Why You Need to Be Cautious with Online Retirement Calculators
If you were dealing with a major health trauma, would you turn to a website for a diagnosis? In our “Web-MD” society many people do just that for minor ailments or research, but it seems ridiculous to trust the internet for something that could be life threatening. I imagine, in such a case as heart disease, cancer, or any debilitating illness, you would prefer to visit a qualified and trusted medical professional who will avoid generalizations and “rules of thumb”, exploring all the potential possibilities of your symptoms, applying your personal medical history to propose the best course of action for your specific circumstances.
It is not much different with retirement planning. Too often, people place their trust in retirement calculators and can make common mistakes that may be catastrophic to their retirement.
I am not completely opposed to using retirement calculators, as they can be useful tools for planning in general; however, it is important to understand the limitations of these calculators and the impact that can have on your future.

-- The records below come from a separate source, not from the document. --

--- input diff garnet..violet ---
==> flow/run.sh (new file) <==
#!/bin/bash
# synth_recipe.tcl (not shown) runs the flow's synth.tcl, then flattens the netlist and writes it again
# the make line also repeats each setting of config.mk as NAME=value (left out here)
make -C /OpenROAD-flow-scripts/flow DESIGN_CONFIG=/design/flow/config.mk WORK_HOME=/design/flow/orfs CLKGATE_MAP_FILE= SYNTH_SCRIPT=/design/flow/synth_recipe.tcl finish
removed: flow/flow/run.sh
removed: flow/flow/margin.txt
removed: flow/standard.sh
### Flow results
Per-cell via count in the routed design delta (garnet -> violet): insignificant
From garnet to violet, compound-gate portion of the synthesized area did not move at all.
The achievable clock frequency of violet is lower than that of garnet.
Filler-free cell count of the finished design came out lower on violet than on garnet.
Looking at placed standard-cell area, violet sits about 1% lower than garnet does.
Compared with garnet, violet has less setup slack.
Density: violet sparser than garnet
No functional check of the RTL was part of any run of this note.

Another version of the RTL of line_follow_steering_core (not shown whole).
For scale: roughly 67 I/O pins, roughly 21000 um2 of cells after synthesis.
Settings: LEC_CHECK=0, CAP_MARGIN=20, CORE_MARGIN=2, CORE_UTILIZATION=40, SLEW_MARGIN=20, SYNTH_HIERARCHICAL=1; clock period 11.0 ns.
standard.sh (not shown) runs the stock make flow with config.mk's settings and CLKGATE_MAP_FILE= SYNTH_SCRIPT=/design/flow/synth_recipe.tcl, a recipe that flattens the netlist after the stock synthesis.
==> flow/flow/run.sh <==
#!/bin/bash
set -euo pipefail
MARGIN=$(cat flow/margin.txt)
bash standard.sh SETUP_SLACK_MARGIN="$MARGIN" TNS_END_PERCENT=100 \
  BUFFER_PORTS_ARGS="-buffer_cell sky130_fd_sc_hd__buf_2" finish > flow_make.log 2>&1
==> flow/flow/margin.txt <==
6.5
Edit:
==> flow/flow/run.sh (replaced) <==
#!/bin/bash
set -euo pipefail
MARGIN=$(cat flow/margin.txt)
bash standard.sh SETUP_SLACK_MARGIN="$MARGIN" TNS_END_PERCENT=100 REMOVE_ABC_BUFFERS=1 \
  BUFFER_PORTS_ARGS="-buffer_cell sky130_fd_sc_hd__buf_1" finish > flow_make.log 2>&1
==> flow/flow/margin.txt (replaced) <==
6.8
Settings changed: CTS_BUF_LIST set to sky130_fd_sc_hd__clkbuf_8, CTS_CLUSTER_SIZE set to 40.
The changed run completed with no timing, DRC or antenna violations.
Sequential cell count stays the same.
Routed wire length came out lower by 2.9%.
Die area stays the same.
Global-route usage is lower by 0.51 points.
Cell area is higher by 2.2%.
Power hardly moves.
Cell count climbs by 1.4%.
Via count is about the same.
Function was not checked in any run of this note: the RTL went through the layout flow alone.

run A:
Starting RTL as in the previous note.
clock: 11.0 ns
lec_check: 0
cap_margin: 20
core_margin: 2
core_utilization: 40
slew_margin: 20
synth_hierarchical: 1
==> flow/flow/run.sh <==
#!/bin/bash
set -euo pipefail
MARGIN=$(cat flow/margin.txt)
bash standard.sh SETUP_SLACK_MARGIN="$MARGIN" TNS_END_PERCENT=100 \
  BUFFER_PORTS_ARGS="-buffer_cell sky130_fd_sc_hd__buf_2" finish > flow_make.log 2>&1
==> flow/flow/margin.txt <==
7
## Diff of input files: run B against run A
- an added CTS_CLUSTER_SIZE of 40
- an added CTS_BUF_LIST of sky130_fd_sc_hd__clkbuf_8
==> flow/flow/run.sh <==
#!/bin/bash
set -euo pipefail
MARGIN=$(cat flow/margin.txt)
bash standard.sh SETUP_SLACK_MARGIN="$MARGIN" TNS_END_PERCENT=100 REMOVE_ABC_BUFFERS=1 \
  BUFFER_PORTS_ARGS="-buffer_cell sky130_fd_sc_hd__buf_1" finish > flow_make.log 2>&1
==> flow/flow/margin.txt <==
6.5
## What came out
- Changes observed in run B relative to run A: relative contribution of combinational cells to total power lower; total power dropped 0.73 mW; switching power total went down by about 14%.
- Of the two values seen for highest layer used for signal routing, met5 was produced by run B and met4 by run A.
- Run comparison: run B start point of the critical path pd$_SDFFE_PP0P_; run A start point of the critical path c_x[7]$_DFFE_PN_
Background: an optimization exercise with open tools, aiming at small area. Do not read the settings as production practice.
RTL that was checked went through simulation tests only; none was proved equivalent to the original.
No activity file was given, so power comes from the tool's default toggle rates.

==> flow/design.v <==
package exe_pkg;
        localparam int XLEN       = 32;
        localparam int REG_ADDR_W = 5;
        localparam logic [6:0] OPC_OP     = 7'b0110011;
        localparam logic [6:0] OPC_OP_IMM = 7'b0010011;
        localparam logic [6:0] OPC_BRANCH = 7'b1100011;
        localparam logic [6:0] OPC_LUI    = 7'b0110111;
        localparam logic [6:0] OPC_AUIPC  = 7'b0010111;
        typedef struct packed {
                logic                    wr;
                logic [REG_ADDR_W-1:0]   rd;
                logic [XLEN-1:0]         val;
        } res_rec_t;
endpackage
`timescale 1ns/100ps
module operand_decode (
        input  logic                        clk,
        input  logic                        reset_n,
        input  logic                        in_req_i,
        input  logic [31:0]                 instr_i,
        input  logic [exe_pkg::XLEN-1:0]    pc_i,
        input  logic [exe_pkg::XLEN-1:0]    rs1_i,
        input  logic [exe_pkg::XLEN-1:0]    rs2_i,
        output logic                        in_ack_o,
        input  logic                        fifo_full_i,
        output logic                        push_o,
        output exe_pkg::res_rec_t           rec_o
);
        logic [6:0]                 opcode;
        logic [2:0]                 funct3;
        logic                       is_op;
        logic                       is_op_imm;
        logic                       is_alu;
        logic                       is_branch;
        logic                       is_lui;
        logic                       is_auipc;
        logic                       alt;
        logic                       sub;
        logic [31:0]                y;
        logic [31:0]                b;
        logic [31:0]                p;
        logic [31:0]                g;
        logic [32:0]                c;
        logic                       eq;
        logic                       lt;
        logic                       ltu;
        logic                       shl;
        logic                       fill;
        logic [31:0]                sh_in;
        logic [31:0]                l0, l1, l2, l3;
        logic [31:0]                sh_out;
        logic                       en_p;
        logic                       en_c;
        logic                       en_g;
        logic [31:0]                alu_out;
        logic                       br_taken;
        logic [31:0]                imm2;
        logic [31:0]                pc2;
        logic [31:0]                upper;
        logic                       pc_en;
        logic [31:0]                pg;
        logic [31:0]                pp;
        logic [32:0]                pc_c;
        assign push_o = in_req_i & ~in_ack_o & ~fifo_full_i;
        always_ff @(posedge clk or negedge reset_n) begin
                if (!reset_n) begin
                        in_ack_o <= 1'b0;
                end else if (push_o) begin
                        in_ack_o <= 1'b1;
                end else if (!in_req_i) begin
                        in_ack_o <= 1'b0;
                end
        end
        assign opcode    = instr_i[6:0];
        assign funct3    = instr_i[14:12];
        assign is_op     = (opcode == exe_pkg::OPC_OP);
        assign is_op_imm = (opcode == exe_pkg::OPC_OP_IMM);
        assign is_alu    = is_op | is_op_imm;
        assign is_branch = (opcode == exe_pkg::OPC_BRANCH);
        assign is_lui    = (opcode == exe_pkg::OPC_LUI);
        assign is_auipc  = (opcode == exe_pkg::OPC_AUIPC);
        assign alt       = instr_i[30] & (is_op | (funct3 == 3'b101));
        assign y = is_op_imm ? {{20{instr_i[31]}}, instr_i[31:20]} : rs2_i;
        assign sub = is_branch | (funct3[2:1] == 2'b01) | ((funct3 == 3'b000) & alt);
        assign b   = y ^ {32{sub}};
        assign p = rs1_i ^ b;
        assign g = rs1_i & b;
        assign c[0] = sub;
        for (genvar i = 0; i < 32; i++) begin : g_add
                assign c[i+1] = g[i] | (p[i] & c[i]);
        end
        assign eq  = &p;                         
        assign ltu = ~c[32];
        assign lt  = rs1_i[31] ^ b[31] ^ c[32];
        assign shl  = (funct3 == 3'b001);
        assign fill = alt & rs1_i[31] & ~shl;
        for (genvar i = 0; i < 32; i++) begin : g_rev
                assign sh_in[i] = shl ? rs1_i[31-i] : rs1_i[i];
        end
        for (genvar i = 0; i < 32; i++) begin : g_sh
                assign l0[i] = y[4] ? ((i + 16 < 32) ? sh_in[(i + 16) % 32] : fill) : sh_in[i];
                assign l1[i] = y[3] ? ((i +  8 < 32) ? l0[(i + 8) % 32] : fill) : l0[i];
                assign l2[i] = y[2] ? ((i +  4 < 32) ? l1[(i + 4) % 32] : fill) : l1[i];
                assign l3[i] = y[1] ? ((i +  2 < 32) ? l2[(i + 2) % 32] : fill) : l2[i];
                assign sh_out[i] = y[0] ? ((i + 1 < 32) ? l3[(i + 1) % 32] : fill) : l3[i];
        end
        assign en_p = is_alu & ((funct3 == 3'b000) | (funct3 == 3'b100) | (funct3 == 3'b110));
        assign en_c = is_alu & (funct3 == 3'b000);
        assign en_g = is_alu & ((funct3 == 3'b110) | (funct3 == 3'b111));
        for (genvar i = 0; i < 32; i++) begin : g_res
                assign alu_out[i] = ((p[i] & en_p) ^ ((c[i] & en_c) | (g[i] & en_g)))
                                  | (is_alu & shl & sh_out[31-i])
                                  | (is_alu & (funct3 == 3'b101) & sh_out[i])
                                  | ((i == 0) & is_alu & (funct3 == 3'b010) & lt)
                                  | ((i == 0) & is_alu & (funct3 == 3'b011) & ltu);
        end
        always_comb begin
                case (funct3)
                        3'b000:  br_taken = eq;
                        3'b001:  br_taken = ~eq;
                        3'b100:  br_taken = lt;
                        3'b101:  br_taken = ~lt;
                        3'b110:  br_taken = ltu;
                        3'b111:  br_taken = ~ltu;
                        default: br_taken = 1'b0;
                endcase
        end
        assign imm2 = is_auipc ? {instr_i[31:12], 12'd0}
                    : {{20{instr_i[31]}}, instr_i[7], instr_i[30:25], instr_i[11:8], 1'b0};
        assign pc2  = pc_i;
        assign pc_en = ~is_alu & ~is_lui;
        assign pg = pc2 & imm2;
        assign pp = pc2 ^ imm2;
        assign pc_c[0] = 1'b0;
        for (genvar i = 0; i < 32; i++) begin : g_pcadd
                assign pc_c[i+1] = pg[i] | (pp[i] & pc_c[i]);
                assign upper[i]  = (pp[i] & pc_en) ^ (pc_c[i] & pc_en);
        end
        always_comb begin
                rec_o.wr = is_alu | is_lui | is_auipc;
                if (rec_o.wr) begin
                        rec_o.rd = instr_i[11:7];
                end else begin
                        rec_o.rd = {3'b000, is_branch, is_branch & br_taken};
                end
                rec_o.val = alu_out | upper | ({instr_i[31:12], 12'd0} & {32{is_lui}});
        end
endmodule
Source: an optimization exercise on an open RTL-to-GDS flow (aim: small area and a short achievable clock period). Production flows keep margins and buffers that such runs may drop.
Function was checked by simulation only, so behaviour that the tests miss may differ from the original.
Power and IR drop assume default switching activity.

main:
==> flow/design.v <==
package cnn_pkg;
    localparam int DATA_W   = 21;
    localparam int POOL_W   = DATA_W - 1;
    localparam int MAX_W    = 256;
    localparam int DIM_W    = 9;
    localparam int LB_DEPTH = MAX_W / 2;
    localparam int LB_AW    = $clog2(LB_DEPTH);
    localparam logic [DIM_W-1:0] MAX_W_DIM = DIM_W'(MAX_W);
    typedef enum logic {
        IDLE = 1'b0,
        RUN  = 1'b1
    } state_t;
endpackage
import cnn_pkg::*;
module pool_line_buffer
(
    input  logic              clk,
    input  logic              sh,
    input  logic [POOL_W-1:0] din,
    input  logic [3:0]        fsel,
    input  logic [3:0]        dsel,
    input  logic [7:0]        csel,
    output logic [POOL_W-1:0] tap
);
    localparam int NF = 4;
    localparam int ND = 12;
    localparam int NC = 111;
    logic [POOL_W-1:0] f [NF];
    logic [POOL_W-1:0] d [ND];
    logic [POOL_W-1:0] c [NC];
    logic [POOL_W-1:0] g1, g2;
    always_comb begin
        g1 = '0;
        for (int i = 0; i < NF; i++) begin
            g1 = g1 | (f[i] & {POOL_W{fsel[i]}});
        end
        g2 = g1 & {POOL_W{dsel[0]}};
        for (int b = 1; b < 4; b++) begin
            g2 = g2 | (d[4*b-1] & {POOL_W{dsel[b]}});
        end
        tap = g2 & {POOL_W{csel[0]}};
        for (int a = 1; a < 8; a++) begin
            tap = tap | (c[16*a-2] & {POOL_W{csel[a]}});
        end
    end
    always_ff @(posedge clk) begin
        if (sh) begin
            f[0] <= din;
            for (int i = 1; i < NF; i++) begin
                f[i] <= f[i-1];
            end
            d[0] <= g1;
            for (int j = 1; j < ND; j++) begin
                d[j] <= d[j-1];
            end
            c[0] <= g2;
            for (int j = 1; j < NC; j++) begin
                c[j] <= c[j-1];
            end
        end
    end
endmodule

As Certified Financial Planners ™, we have met with several individuals who came to us for help and were convinced that they were ready to retire because an online retirement calculator told them so. Often, the calculator was right. Generally, this happens when the situation is fairly straightforward. In other words, there is significant income and investments to easily sustain spending. There have also been times when our analysis suggested that the individual was not ready to retire and that to do so would require significant changes in lifestyle…or worse, they would run out of money at some point in the future!
The Downside to Retirement Calculators:
- The Output Is Only As Good As The Input: You are making a lot of assumptions when using most retirement calculators. Some of them require a certain level of experience, expertise and research. If just one of your inputs is wrong, it can throw off the long-term results significantly.
- Inflation – Even expert economists have difficulty predicting inflation accurately
- Life Expectancy – You can look at family history and your health, but unless you have your crystal ball, this one’s basically a guess. Due to recent advances in medical technology and more pervasive knowledge of the role of diet and exercise in longevity, studies have shown that most people today underestimate their life expectancy.
- Investment Return – Historical returns and a diversified portfolio can help you predict an average return over the long term, but there are no guarantees! (And if there are, then inflation and/or expenses is almost certainly a problem)
- Expenses in Retirement – There are many “rules of thumb” for determining your expenses, and if you use one, your actual figures will probably be different. A comprehensive analysis of your expected expenses should be done to get this number as accurate as possible. A small difference in your actual expenses can mean a big difference in your retirement success.
- Inflexibility: Many financial calculators prepopulate assumptions. Retirement is a very personal experience and should be customized to your needs, risk tolerance and goals. If the calculator is too general, it is highly unlikely that the results will apply to your specific needs.
Retirement is one of the few things in life in which you do not get a second chance. There is no practice or dry run, short of returning to work as a Wal-Mart greeter at a much older age. You must make sure your assets cover your needs for the rest of your life from the beginning. The complexity and human elements of your retirement are not something you should trust to a mathematical algorithm. You have worked your whole life for a comfortable retirement… don’t leave it to chance!